- EXERCISE INSTRUCTIONS: Locate the line bearing "### config.mk" in the material below, then reproduce it and each following line up to and including the line bearing "export DETAILED_ROUTE_END_ITERATION = 7".

- INPUT DATA:
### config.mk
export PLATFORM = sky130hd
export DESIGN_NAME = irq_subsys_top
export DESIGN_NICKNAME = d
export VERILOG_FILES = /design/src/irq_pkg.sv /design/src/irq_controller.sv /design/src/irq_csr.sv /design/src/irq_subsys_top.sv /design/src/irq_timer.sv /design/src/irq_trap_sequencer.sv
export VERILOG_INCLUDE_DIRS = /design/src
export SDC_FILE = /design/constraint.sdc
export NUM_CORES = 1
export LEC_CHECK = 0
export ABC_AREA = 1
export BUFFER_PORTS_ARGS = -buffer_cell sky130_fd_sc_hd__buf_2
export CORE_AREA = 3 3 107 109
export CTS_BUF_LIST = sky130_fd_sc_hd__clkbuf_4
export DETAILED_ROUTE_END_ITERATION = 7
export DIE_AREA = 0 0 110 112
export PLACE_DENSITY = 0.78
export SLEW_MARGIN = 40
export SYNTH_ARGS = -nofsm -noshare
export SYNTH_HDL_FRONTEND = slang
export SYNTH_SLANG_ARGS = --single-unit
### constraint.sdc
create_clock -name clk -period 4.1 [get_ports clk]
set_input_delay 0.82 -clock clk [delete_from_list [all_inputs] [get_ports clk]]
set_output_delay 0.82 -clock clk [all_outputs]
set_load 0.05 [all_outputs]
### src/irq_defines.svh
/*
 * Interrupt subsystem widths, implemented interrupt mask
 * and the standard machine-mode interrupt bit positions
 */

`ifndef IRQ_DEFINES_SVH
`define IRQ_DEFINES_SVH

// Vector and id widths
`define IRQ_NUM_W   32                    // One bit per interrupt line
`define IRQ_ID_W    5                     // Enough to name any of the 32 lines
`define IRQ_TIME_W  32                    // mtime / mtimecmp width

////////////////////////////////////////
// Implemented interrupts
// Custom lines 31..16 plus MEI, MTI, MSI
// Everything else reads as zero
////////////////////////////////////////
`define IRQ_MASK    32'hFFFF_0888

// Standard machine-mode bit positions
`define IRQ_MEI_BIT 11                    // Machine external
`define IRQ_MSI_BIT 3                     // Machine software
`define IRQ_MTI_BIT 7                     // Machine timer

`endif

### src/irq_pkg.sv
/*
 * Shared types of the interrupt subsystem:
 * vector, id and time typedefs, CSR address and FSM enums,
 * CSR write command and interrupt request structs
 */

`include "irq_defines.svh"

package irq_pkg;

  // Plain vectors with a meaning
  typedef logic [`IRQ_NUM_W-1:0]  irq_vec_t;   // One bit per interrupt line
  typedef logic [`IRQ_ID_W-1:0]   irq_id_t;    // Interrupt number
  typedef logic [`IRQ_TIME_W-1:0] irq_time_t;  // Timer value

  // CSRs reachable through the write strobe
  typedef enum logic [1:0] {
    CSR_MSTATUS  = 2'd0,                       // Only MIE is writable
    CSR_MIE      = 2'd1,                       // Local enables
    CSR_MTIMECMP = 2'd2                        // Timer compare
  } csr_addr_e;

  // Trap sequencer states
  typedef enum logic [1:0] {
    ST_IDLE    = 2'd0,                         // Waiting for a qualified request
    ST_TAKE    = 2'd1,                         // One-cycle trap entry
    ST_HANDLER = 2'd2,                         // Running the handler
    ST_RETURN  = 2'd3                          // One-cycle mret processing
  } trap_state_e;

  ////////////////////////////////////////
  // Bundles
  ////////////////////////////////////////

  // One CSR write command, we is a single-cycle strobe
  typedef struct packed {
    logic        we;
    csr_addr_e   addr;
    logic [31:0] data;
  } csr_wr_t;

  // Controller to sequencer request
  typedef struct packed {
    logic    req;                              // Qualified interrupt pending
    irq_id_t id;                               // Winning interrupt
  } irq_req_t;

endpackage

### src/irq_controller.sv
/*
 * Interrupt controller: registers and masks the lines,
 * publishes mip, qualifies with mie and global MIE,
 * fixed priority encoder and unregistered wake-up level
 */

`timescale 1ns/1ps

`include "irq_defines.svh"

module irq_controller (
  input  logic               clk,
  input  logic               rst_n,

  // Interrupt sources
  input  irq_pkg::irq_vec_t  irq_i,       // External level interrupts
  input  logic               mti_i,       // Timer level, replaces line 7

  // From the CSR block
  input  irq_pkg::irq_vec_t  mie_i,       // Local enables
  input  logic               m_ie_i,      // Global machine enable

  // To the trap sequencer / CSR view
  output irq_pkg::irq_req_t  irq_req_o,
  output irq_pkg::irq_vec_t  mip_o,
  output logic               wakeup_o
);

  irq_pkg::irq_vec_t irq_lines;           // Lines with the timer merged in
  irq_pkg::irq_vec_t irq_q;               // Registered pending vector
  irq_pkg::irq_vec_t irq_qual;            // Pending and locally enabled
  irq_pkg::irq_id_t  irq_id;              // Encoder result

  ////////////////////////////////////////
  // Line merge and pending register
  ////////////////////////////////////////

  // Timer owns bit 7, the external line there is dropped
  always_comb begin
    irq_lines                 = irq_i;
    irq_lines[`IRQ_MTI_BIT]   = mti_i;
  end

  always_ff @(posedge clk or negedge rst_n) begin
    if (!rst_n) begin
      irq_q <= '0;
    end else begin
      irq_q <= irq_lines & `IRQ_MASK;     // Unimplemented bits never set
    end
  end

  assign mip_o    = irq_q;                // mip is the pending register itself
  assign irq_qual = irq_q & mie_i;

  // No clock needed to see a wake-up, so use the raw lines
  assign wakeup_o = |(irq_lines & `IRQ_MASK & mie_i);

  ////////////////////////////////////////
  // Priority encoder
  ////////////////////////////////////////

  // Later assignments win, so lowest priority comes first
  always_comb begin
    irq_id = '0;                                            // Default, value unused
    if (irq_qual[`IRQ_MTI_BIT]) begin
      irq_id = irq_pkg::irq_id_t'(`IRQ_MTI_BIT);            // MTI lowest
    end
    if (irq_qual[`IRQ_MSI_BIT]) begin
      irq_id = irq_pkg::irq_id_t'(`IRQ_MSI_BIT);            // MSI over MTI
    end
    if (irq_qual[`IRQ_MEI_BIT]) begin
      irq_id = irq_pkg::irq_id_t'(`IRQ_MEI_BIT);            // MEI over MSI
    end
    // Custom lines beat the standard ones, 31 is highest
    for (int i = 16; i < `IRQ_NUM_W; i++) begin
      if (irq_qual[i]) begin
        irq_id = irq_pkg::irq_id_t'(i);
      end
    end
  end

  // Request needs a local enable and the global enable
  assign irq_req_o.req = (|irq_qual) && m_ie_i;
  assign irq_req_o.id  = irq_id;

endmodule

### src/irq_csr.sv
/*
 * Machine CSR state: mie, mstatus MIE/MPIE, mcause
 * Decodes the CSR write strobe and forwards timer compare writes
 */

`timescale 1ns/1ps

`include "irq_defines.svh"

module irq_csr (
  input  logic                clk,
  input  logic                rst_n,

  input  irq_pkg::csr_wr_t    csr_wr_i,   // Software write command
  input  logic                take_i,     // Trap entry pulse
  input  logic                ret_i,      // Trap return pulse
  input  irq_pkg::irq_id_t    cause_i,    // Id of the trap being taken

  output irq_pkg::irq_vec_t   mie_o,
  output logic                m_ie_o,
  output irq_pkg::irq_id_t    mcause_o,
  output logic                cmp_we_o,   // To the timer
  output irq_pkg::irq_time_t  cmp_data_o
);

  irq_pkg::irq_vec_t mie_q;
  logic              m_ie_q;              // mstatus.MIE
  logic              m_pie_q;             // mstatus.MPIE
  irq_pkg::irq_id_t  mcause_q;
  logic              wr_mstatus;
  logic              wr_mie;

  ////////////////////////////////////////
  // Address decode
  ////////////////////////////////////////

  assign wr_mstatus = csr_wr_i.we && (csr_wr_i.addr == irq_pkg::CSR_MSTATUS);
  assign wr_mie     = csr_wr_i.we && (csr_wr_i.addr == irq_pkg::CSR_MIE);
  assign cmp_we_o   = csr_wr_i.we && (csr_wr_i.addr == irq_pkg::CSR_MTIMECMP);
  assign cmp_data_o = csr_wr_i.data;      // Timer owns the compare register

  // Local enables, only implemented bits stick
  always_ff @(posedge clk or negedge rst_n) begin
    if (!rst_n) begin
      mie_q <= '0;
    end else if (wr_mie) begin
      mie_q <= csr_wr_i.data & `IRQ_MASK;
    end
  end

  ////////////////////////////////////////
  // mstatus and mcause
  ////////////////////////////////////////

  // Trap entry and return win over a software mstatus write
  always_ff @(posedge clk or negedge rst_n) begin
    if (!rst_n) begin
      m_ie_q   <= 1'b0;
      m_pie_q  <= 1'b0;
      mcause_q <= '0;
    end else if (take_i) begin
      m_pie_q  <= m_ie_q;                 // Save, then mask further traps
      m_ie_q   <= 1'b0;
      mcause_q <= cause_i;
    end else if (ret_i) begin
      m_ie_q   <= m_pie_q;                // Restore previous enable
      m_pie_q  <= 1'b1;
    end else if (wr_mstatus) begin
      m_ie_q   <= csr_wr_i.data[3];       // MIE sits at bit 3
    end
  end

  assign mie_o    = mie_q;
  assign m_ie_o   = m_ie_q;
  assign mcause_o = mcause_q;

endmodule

==

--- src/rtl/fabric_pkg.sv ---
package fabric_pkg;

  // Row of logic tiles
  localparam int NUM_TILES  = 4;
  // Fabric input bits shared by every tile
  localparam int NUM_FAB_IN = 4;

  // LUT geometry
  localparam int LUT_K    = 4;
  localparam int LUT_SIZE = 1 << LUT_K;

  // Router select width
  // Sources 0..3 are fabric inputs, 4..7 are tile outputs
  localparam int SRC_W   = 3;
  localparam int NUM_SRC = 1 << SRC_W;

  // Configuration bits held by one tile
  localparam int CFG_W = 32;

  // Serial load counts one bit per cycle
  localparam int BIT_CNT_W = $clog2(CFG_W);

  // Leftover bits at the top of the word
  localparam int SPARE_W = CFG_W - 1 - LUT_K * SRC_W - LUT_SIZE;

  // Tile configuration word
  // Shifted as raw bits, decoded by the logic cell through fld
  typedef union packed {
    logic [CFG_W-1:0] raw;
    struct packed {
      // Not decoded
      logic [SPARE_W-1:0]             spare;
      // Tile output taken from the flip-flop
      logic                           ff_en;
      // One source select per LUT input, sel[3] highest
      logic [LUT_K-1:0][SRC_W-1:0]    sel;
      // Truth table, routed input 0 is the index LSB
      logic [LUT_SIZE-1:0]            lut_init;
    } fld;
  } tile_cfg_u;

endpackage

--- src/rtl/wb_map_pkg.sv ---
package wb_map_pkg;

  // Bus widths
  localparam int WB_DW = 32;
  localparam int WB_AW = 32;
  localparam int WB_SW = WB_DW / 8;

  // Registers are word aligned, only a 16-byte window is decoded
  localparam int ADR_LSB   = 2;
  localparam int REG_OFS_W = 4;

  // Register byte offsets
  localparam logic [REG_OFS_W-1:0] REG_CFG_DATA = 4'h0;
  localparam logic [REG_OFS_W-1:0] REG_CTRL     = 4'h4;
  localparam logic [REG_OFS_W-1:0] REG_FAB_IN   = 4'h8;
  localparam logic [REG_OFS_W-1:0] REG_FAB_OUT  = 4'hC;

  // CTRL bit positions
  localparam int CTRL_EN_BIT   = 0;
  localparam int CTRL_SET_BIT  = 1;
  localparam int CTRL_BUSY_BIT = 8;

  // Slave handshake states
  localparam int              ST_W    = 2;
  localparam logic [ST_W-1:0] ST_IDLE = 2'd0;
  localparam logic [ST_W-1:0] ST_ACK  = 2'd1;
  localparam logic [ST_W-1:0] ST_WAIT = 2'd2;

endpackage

- WRITTEN RESPONSE:
### config.mk
export PLATFORM = sky130hd
export DESIGN_NAME = irq_subsys_top
export DESIGN_NICKNAME = d
export VERILOG_FILES = /design/src/irq_pkg.sv /design/src/irq_controller.sv /design/src/irq_csr.sv /design/src/irq_subsys_top.sv /design/src/irq_timer.sv /design/src/irq_trap_sequencer.sv
export VERILOG_INCLUDE_DIRS = /design/src
export SDC_FILE = /design/constraint.sdc
export NUM_CORES = 1
export LEC_CHECK = 0
export ABC_AREA = 1
export BUFFER_PORTS_ARGS = -buffer_cell sky130_fd_sc_hd__buf_2
export CORE_AREA = 3 3 107 109
export CTS_BUF_LIST = sky130_fd_sc_hd__clkbuf_4
export DETAILED_ROUTE_END_ITERATION = 7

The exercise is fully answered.